Commissioner of Income-tax v. Pooja Agarwal – [2023]
An individual known as the assessee saw capital gains as a result of the sale of a specific plot of property that was purportedly located beyond the Jaipur municipal city limits. The assessee submitted its income return and claimed such capital gains were excluded because it considered such land to be agricultural land. The Assessing Officer (AO) opposed classifying the area as agricultural land and argued that it was located inside the city boundaries.
The High Court heard the case. In its judgment, the High Court instructed the Tribunal to consider and thereafter confirm how far the in-dispute land was from the municipal limits.
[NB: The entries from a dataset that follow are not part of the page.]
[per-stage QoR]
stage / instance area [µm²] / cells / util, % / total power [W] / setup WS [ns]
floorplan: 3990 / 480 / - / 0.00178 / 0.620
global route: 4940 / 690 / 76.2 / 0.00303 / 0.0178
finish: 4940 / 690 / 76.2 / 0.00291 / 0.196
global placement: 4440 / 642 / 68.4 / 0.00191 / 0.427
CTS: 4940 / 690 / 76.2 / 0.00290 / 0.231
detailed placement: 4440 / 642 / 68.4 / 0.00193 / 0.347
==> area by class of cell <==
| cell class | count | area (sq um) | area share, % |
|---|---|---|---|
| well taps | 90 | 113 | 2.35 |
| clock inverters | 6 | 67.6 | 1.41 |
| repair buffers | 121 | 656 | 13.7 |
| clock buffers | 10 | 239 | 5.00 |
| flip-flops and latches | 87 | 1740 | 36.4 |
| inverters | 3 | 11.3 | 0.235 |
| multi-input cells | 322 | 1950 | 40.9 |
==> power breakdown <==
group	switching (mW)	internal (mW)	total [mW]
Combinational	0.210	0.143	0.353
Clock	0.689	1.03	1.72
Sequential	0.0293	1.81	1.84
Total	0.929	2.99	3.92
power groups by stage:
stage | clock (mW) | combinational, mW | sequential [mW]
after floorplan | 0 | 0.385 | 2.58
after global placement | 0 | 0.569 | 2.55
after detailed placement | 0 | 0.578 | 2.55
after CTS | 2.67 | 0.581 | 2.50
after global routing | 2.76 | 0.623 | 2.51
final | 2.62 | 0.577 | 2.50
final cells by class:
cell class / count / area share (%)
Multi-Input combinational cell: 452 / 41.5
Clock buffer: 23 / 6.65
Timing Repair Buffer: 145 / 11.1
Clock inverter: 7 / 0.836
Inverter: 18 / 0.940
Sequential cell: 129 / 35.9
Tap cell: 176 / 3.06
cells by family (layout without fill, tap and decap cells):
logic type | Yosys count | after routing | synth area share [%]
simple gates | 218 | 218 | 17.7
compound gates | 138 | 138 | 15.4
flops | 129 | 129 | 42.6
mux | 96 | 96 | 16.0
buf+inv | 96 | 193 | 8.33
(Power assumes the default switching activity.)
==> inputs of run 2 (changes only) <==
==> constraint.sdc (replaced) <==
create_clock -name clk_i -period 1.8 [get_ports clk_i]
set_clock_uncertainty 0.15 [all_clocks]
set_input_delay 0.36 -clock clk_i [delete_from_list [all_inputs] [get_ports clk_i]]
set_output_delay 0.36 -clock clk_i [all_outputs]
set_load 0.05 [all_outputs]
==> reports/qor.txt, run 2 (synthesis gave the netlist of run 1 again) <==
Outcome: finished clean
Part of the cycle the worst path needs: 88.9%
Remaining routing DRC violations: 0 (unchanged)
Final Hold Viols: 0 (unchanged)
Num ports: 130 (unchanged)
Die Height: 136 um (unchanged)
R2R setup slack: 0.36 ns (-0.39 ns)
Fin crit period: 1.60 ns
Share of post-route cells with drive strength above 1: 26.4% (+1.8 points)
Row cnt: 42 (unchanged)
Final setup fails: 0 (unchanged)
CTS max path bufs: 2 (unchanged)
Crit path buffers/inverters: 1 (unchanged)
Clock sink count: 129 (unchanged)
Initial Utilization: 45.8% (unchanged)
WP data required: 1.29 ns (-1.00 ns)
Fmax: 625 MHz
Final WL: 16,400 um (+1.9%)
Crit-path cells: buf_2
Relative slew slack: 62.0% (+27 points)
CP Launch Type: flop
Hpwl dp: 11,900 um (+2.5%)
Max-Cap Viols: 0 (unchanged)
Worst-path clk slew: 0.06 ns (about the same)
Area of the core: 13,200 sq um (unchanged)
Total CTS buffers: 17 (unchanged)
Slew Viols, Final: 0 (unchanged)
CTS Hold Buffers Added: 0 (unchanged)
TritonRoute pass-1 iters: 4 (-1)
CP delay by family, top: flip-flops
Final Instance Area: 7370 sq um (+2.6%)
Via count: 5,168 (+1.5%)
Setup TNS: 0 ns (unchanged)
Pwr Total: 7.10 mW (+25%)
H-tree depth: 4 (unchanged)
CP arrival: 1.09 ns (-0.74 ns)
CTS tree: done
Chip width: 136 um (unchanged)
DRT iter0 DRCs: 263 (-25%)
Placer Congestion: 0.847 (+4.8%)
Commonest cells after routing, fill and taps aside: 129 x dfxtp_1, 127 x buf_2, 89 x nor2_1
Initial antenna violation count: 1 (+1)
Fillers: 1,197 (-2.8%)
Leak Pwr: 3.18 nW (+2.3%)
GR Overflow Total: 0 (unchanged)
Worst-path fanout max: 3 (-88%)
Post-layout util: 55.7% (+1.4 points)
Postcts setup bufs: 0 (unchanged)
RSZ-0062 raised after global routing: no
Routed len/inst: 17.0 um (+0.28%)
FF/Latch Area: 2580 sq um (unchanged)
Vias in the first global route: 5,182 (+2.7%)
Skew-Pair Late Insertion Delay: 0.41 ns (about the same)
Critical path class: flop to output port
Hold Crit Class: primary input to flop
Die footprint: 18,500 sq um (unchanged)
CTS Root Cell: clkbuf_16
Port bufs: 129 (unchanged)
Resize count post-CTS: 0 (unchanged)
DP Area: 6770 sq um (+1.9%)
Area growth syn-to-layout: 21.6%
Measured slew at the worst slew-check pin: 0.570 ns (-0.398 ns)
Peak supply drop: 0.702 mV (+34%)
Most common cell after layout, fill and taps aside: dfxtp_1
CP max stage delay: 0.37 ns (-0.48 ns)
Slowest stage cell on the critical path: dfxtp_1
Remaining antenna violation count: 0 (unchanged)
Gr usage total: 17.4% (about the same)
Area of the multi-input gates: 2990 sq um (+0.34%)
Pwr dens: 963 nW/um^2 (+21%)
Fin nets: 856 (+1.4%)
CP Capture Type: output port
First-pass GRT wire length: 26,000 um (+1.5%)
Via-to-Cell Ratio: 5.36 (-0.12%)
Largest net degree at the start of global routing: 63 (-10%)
### src/gpt_timer.sv
// General-purpose timer with capture, compare, PWM and pulse accumulator
//
// Behaviour
// Pins synchronised and filtered before any use
// Event mode: leading edge counts, sets flag
// Pulse count wrap sets overflow flag
// Gated mode counts at clk/4 while active
// Gated mode flag set at gate end
// Free-running counter advances at clk/4
// Overflow-gated mode counts on wrap while active
// PWM pin high on counter rollover, unless duty is zero
// PWM pin low when counter equals duty
// Compare match sets flag, then pin action
// Capture edge latches count, sets flag together
// Driven pin level feeds capture conditioning
// Source holds capture pulses two clocks
// Flags stay set until software clears
`timescale 1ns/1ps
`include "gpt_params.svh"

// ****************************************************************
// Input conditioner: two-flop synchroniser and two-sample filter
// ****************************************************************
module gpt_cond (
    // Clock and reset
    input  wire logic clk,
    input  wire logic reset_n,
    // Raw level and conditioned level
    input  wire logic raw,
    output logic      filt
);
    logic s1_ff;
    logic s2_ff;
    logic s3_ff;
    logic filt_ff;

    // Synchroniser, then filter on two agreeing samples
    always_ff @(posedge clk) begin
        if (!reset_n) begin
            s1_ff   <= 1'b0;
            s2_ff   <= 1'b0;
            s3_ff   <= 1'b0;
            filt_ff <= 1'b0;
        end else begin
            s1_ff <= raw;
            s2_ff <= s1_ff;
            s3_ff <= s2_ff;
            if (s2_ff == s3_ff) begin
                filt_ff <= s2_ff;
            end
        end
    end
    assign filt = filt_ff;
endmodule : gpt_cond

// ****************************************************************
// Timer top
// ****************************************************************
module gpt_timer
    import gpt_pkg::*;
(
    // Clock and reset
    input  wire logic                       clk,
    input  wire logic                       reset_n,
    // Capture pins, two-way
    input  wire logic [`GPT_NCAP-1:0]       cap_pin_in,
    output logic      [`GPT_NCAP-1:0]       cap_pin_out,
    output logic      [`GPT_NCAP-1:0]       cap_pin_oe,
    input  wire gpt_gpo_s                   gpo_req,
    input  wire gpt_edge_e [`GPT_NCAP-1:0]  cap_edge,
    output logic [`GPT_NCAP-1:0][`GPT_CNT_W-1:0] cap_value,
    // Pulse accumulator
    input  wire logic                       pa_pin_in,
    input  wire logic                       pa_enable,
    input  wire logic                       pa_active_high,
    input  wire gpt_pa_mode_e               pa_mode,
    output logic      [`GPT_PA_W-1:0]       pulse_count,
    // Output compare
    input  wire logic [`GPT_CNT_W-1:0]      cmp_value,
    input  wire gpt_oc_act_e                cmp_action,
    output logic                            cmp_pin,
    // PWM
    input  wire logic [`GPT_NPWM-1:0][`GPT_PWM_W-1:0] pwm_duty,
    output logic      [`GPT_NPWM-1:0]       pwm_pin,
    // Counter and flags
    output logic      [`GPT_CNT_W-1:0]      free_running_count,
    input  wire gpt_flags_s                 flag_clear,
    output gpt_flags_s                      flags
);
    logic [1:0]                   pre_ff;
    logic                         tick;
    logic                         count_overflow_event;
    logic [`GPT_CNT_W-1:0]        frc_ff;
    logic                         cnt_new_ff;
    gpt_gpo_s                     gpo_ff;
    logic [`GPT_NCAP-1:0]         cap_raw;
    logic [`GPT_NCAP-1:0]         cap_filt;
    logic [`GPT_NCAP-1:0]         cap_prev_ff;
    logic [`GPT_NCAP-1:0]         cap_evt;
    logic [`GPT_NCAP-1:0][`GPT_CNT_W-1:0] cap_val_ff;
    logic                         pa_filt;
    logic                         pa_prev_ff;
    logic                         pa_act;
    logic                         pa_act_prev;
    logic                         pa_lead;
    logic                         pa_trail;
    logic                         pa_inc;
    logic [`GPT_PA_W-1:0]         pa_cnt_ff;
    logic                         cmp_hit;
    logic                         cmp_hit_d_ff;
    gpt_oc_act_e                  cmp_act_ff;
    logic                         cmp_pin_ff;
    logic [`GPT_NPWM-1:0][`GPT_PWM_W-1:0] pwm_cnt_ff;
    logic [`GPT_NPWM-1:0]         pwm_pin_ff;
    gpt_flags_s                   flag_set;
    gpt_flags_s                   flags_ff;

    // ************************************************************
    // Prescaler and free-running counter
    // ************************************************************
    assign tick                 = (pre_ff == `GPT_PRE_LAST);
    assign count_overflow_event = tick && (frc_ff == `GPT_CNT_MAX);

    // Divide by four, advance once per tick
    always_ff @(posedge clk) begin
        if (!reset_n) begin
            pre_ff     <= 2'h0;
            frc_ff     <= 16'h0000;
            cnt_new_ff <= 1'b0;
        end else begin
            pre_ff     <= pre_ff + 2'h1;
            cnt_new_ff <= tick;
            if (tick) begin
                frc_ff <= frc_ff + 16'h0001;
            end
        end
    end

    // ************************************************************
    // Capture pins with general-purpose drive
    // ************************************************************
    // Register the drive so pins come from flops
    always_ff @(posedge clk) begin
        if (!reset_n) begin
            gpo_ff <= '0;
        end else begin
            gpo_ff <= gpo_req;
        end
    end

    // Driven level is what the input path sees
    assign cap_raw = (gpo_ff.oe & gpo_ff.lvl) | (~gpo_ff.oe & cap_pin_in);

    for (genvar i = 0; i < `GPT_NCAP; i++) begin : g_cap
        gpt_cond u_cond (
            .clk     (clk),
            .reset_n (reset_n),
            .raw     (cap_raw[i]),
            .filt    (cap_filt[i])
        );
        assign cap_evt[i] =
            ((cap_edge[i] == GPT_EDGE_RISE || cap_edge[i] == GPT_EDGE_BOTH)
                && cap_filt[i] && !cap_prev_ff[i]) ||
            ((cap_edge[i] == GPT_EDGE_FALL || cap_edge[i] == GPT_EDGE_BOTH)
                && !cap_filt[i] && cap_prev_ff[i]);

        // Latch count on the selected edge
        always_ff @(posedge clk) begin
            if (!reset_n) begin
                cap_prev_ff[i] <= 1'b0;
                cap_val_ff[i]  <= 16'h0000;
            end else begin
                cap_prev_ff[i] <= cap_filt[i];
                if (cap_evt[i]) begin
                    cap_val_ff[i] <= frc_ff;
                end
            end
        end
    end

    // ************************************************************
    // Pulse accumulator
    // ************************************************************
    gpt_cond u_pa_cond (
        .clk     (clk),
        .reset_n (reset_n),
        .raw     (pa_pin_in),
        .filt    (pa_filt)
    );

    assign pa_act      = pa_active_high ? pa_filt : !pa_filt;
    assign pa_act_prev = pa_active_high ? pa_prev_ff : !pa_prev_ff;
    assign pa_lead     = pa_act && !pa_act_prev;
    assign pa_trail    = !pa_act && pa_act_prev;

    // Increment source per mode
    always_comb begin
        pa_inc = 1'b0;
        if (pa_enable) begin
            unique case (pa_mode)
                GPT_PA_EVENT:    pa_inc = pa_lead;
                GPT_PA_GATED:    pa_inc = pa_act && tick;
                GPT_PA_OVF_GATE:
                    pa_inc = pa_act && count_overflow_event;
                default:         pa_inc = 1'b0;
            endcase
        end
    end

    // Count register and edge history
    always_ff @(posedge clk) begin
        if (!reset_n) begin
            pa_prev_ff <= 1'b0;
            pa_cnt_ff  <= 8'h00;
        end else begin
            pa_prev_ff <= pa_filt;
            if (pa_inc) begin
                pa_cnt_ff <= pa_cnt_ff + 8'h01;
            end
        end
    end

    // ************************************************************
    // Output compare
    // ************************************************************
    assign cmp_hit = cnt_new_ff && (frc_ff == cmp_value);

    // Flag on the match, pin one clock later
    always_ff @(posedge clk) begin
        if (!reset_n) begin
            cmp_hit_d_ff <= 1'b0;
            cmp_act_ff   <= GPT_ACT_NONE;
            cmp_pin_ff   <= 1'b0;
        end else begin
            cmp_hit_d_ff <= cmp_hit;
            if (cmp_hit) begin
                cmp_act_ff <= cmp_action;
            end
            if (cmp_hit_d_ff) begin
                unique case (cmp_act_ff)
                    GPT_ACT_NONE:   cmp_pin_ff <= cmp_pin_ff;
                    GPT_ACT_TOGGLE: cmp_pin_ff <= !cmp_pin_ff;
                    GPT_ACT_CLEAR:  cmp_pin_ff <= 1'b0;
                    GPT_ACT_SET:    cmp_pin_ff <= 1'b1;
                endcase
            end
        end
    end

    // ************************************************************
    // PWM channels
    // ************************************************************
    for (genvar j = 0; j < `GPT_NPWM; j++) begin : g_pwm
        // Counter, clear on duty match, else set on rollover
        always_ff @(posedge clk) begin
            if (!reset_n) begin
                pwm_cnt_ff[j] <= 8'h00;
                pwm_pin_ff[j] <= 1'b0;
            end else if (tick) begin
                pwm_cnt_ff[j] <= pwm_cnt_ff[j] + 8'h01;
                if (pwm_cnt_ff[j] + 8'h01 == pwm_duty[j]) begin
                    pwm_pin_ff[j] <= 1'b0;
                end else if (pwm_cnt_ff[j] == `GPT_PWM_MAX) begin
                    pwm_pin_ff[j] <= 1'b1;
                end
            end
        end
    end

    // ************************************************************
    // Sticky flags
    // ************************************************************
    assign flag_set.cap  = cap_evt;
    assign flag_set.cmp  = cmp_hit;
    assign flag_set.pulse_input_flag = pa_enable &&
        ((pa_mode == GPT_PA_EVENT && pa_lead) ||
         (pa_mode == GPT_PA_GATED && pa_trail));
    assign flag_set.paov = pa_inc && (pa_cnt_ff == `GPT_PA_MAX);

    // Set wins over a clear in the same cycle
    always_ff @(posedge clk) begin
        if (!reset_n) begin
            flags_ff <= '0;
        end else begin
            flags_ff <= flag_set | (flags_ff & ~flag_clear);
        end
    end

    // Output wiring, all from flops
    assign cap_pin_out        = gpo_ff.lvl;
    assign cap_pin_oe         = gpo_ff.oe;
    assign cap_value          = cap_val_ff;
    assign pulse_count        = pa_cnt_ff;
    assign cmp_pin            = cmp_pin_ff;
    assign pwm_pin            = pwm_pin_ff;
    assign free_running_count = frc_ff;
    assign flags              = flags_ff;
endmodule : gpt_timer
--- config.mk ---
export PLATFORM = sky130hd
export DESIGN_NAME = adcseq_top
export DESIGN_NICKNAME = d
export VERILOG_FILES = /design/src/logic/adcseq_pkg.sv /design/src/logic/adcseq_divider.sv /design/src/logic/adcseq_sar.sv /design/src/logic/adcseq_top.sv
export SDC_FILE = /design/constraint.sdc
export NUM_CORES = 1
export LEC_CHECK = 0
export ABC_AREA = 1
export BUFFER_PORTS_ARGS = -buffer_cell sky130_fd_sc_hd__buf_2
export CAP_MARGIN = 10
export CORE_MARGIN = 8
export CORE_UTILIZATION = 30
export CTS_CLUSTER_DIAMETER = 100
export DETAILED_ROUTE_END_ITERATION = 7
export PLACE_DENSITY = 0.56
export SLEW_MARGIN = 20
export SYNTH_ARGS = -nofsm -noshare
export SYNTH_HDL_FRONTEND = slang
export SYNTH_HIERARCHICAL = 1
export SYNTH_SLANG_ARGS = --single-unit
--- constraint.sdc ---
create_clock -name clk_i -period 2.8 [get_ports clk_i]
set_input_delay 0.14 -clock clk_i [delete_from_list [all_inputs] [get_ports clk_i]]
set_output_delay 0.14 -clock clk_i [all_outputs]
set_load 0.02 [all_outputs]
The Tribunal, however, remanded the issue to AO for thorough verification in accordance with the ruling.
As a result, a writ petition was submitted to the High Court challenging the Tribunal’s decision to remand the case to the AO in light of the High Court’s specific instructions for the ITAT to take the appropriate action.
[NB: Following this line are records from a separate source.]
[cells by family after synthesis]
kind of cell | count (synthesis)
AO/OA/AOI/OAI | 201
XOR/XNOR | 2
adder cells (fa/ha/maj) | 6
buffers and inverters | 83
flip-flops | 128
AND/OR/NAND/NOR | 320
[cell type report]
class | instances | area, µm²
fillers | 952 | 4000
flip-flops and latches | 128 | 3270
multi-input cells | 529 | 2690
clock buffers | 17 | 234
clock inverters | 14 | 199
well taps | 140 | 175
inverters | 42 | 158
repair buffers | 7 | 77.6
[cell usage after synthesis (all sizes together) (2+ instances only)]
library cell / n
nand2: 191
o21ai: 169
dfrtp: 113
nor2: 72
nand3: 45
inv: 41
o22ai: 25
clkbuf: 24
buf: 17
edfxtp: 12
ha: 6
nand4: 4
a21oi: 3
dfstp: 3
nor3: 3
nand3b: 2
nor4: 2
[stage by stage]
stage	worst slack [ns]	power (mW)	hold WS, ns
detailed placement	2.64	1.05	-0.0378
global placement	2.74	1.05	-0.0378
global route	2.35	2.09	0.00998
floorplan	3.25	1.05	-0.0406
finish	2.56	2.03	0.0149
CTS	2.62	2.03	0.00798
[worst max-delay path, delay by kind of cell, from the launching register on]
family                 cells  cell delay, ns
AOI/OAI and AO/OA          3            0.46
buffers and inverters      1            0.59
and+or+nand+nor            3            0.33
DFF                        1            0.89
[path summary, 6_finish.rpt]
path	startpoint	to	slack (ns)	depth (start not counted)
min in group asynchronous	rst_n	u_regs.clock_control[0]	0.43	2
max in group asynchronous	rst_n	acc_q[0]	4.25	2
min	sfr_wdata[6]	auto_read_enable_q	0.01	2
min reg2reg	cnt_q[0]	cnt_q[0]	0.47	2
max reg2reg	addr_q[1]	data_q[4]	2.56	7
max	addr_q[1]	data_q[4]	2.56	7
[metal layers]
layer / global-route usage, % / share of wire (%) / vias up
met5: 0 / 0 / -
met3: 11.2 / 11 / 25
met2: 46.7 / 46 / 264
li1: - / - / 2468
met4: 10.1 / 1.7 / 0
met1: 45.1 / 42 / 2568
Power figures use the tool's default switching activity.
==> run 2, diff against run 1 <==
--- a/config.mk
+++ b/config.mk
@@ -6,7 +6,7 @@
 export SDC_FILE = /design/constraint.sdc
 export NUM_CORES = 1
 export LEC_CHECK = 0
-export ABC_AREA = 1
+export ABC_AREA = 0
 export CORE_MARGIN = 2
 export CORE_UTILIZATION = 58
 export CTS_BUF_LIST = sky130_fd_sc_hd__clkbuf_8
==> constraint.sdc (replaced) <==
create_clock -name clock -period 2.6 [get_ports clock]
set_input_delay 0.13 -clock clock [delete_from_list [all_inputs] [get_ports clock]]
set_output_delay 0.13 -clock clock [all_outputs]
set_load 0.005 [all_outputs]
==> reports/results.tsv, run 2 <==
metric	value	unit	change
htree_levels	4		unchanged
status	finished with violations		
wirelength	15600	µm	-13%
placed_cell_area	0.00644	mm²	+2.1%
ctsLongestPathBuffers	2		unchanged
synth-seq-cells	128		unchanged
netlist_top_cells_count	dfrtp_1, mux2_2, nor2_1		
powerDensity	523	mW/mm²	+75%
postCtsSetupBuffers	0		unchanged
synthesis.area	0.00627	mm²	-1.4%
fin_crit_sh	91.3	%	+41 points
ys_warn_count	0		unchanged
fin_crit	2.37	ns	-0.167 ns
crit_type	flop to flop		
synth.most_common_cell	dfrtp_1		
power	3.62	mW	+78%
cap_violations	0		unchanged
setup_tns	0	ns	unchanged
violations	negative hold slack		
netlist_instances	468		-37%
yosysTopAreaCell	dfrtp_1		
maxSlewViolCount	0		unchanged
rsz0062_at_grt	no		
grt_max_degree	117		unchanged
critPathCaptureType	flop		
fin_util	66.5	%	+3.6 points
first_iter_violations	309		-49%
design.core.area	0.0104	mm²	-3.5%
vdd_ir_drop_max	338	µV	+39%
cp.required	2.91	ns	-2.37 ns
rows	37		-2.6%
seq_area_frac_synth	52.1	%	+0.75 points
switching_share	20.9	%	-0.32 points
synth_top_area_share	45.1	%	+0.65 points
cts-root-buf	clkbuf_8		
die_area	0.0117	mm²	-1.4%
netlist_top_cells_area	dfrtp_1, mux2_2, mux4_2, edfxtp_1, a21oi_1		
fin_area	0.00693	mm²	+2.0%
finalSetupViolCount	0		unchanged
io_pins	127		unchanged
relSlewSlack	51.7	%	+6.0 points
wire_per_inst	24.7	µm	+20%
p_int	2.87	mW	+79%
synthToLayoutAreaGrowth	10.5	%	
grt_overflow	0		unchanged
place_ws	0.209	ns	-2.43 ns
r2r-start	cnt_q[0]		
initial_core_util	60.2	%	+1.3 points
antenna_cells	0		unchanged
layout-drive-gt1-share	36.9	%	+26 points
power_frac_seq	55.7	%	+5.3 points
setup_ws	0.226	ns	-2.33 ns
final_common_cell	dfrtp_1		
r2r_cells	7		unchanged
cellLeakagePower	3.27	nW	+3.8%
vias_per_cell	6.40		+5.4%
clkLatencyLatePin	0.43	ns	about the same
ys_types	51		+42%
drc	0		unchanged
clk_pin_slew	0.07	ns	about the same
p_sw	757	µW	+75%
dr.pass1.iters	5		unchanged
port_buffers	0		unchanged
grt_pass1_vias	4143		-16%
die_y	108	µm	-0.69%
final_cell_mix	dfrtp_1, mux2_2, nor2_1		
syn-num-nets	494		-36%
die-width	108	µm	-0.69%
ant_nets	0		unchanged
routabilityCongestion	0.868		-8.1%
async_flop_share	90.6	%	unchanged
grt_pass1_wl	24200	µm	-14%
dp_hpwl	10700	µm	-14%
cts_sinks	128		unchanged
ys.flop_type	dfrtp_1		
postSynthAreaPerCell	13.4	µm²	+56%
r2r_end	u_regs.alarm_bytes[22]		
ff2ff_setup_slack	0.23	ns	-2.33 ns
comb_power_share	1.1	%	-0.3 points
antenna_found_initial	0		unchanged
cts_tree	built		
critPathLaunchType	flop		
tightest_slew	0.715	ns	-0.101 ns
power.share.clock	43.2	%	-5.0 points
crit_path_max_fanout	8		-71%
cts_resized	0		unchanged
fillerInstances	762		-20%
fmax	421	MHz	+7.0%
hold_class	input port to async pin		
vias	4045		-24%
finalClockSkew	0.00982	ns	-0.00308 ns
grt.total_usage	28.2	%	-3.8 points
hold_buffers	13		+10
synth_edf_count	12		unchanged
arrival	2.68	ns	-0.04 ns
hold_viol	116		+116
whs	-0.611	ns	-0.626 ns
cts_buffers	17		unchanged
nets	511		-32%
The distance verification needed sufficient and accompanying documentation, which was not submitted to the Tribunal, the High Court said, and therefore the Tribunal should not have remanded the case to AO. The revenue authority may have been asked by the Tribunal to provide all relevant evidence.
The Tribunal, as the last fact-finding body, has the jurisdiction to record a conclusion that is comparable to the Assessing Officer’s or CIT’s (Appeals). Moreover, the Tribunal is expected to adopt the High Court’s instruction verbatim and substantively.
The Tribunal returned the case to the AO to record a finding about the distance of the land without consulting the Revenue Authority. It completely contradicts the wording of the High court Court’s order.
Thus, the Tribunal completely disobeyed the spirit of the High Court’s judgement by remanding the case to AO rather than recording the conclusion about the distance of the land itself.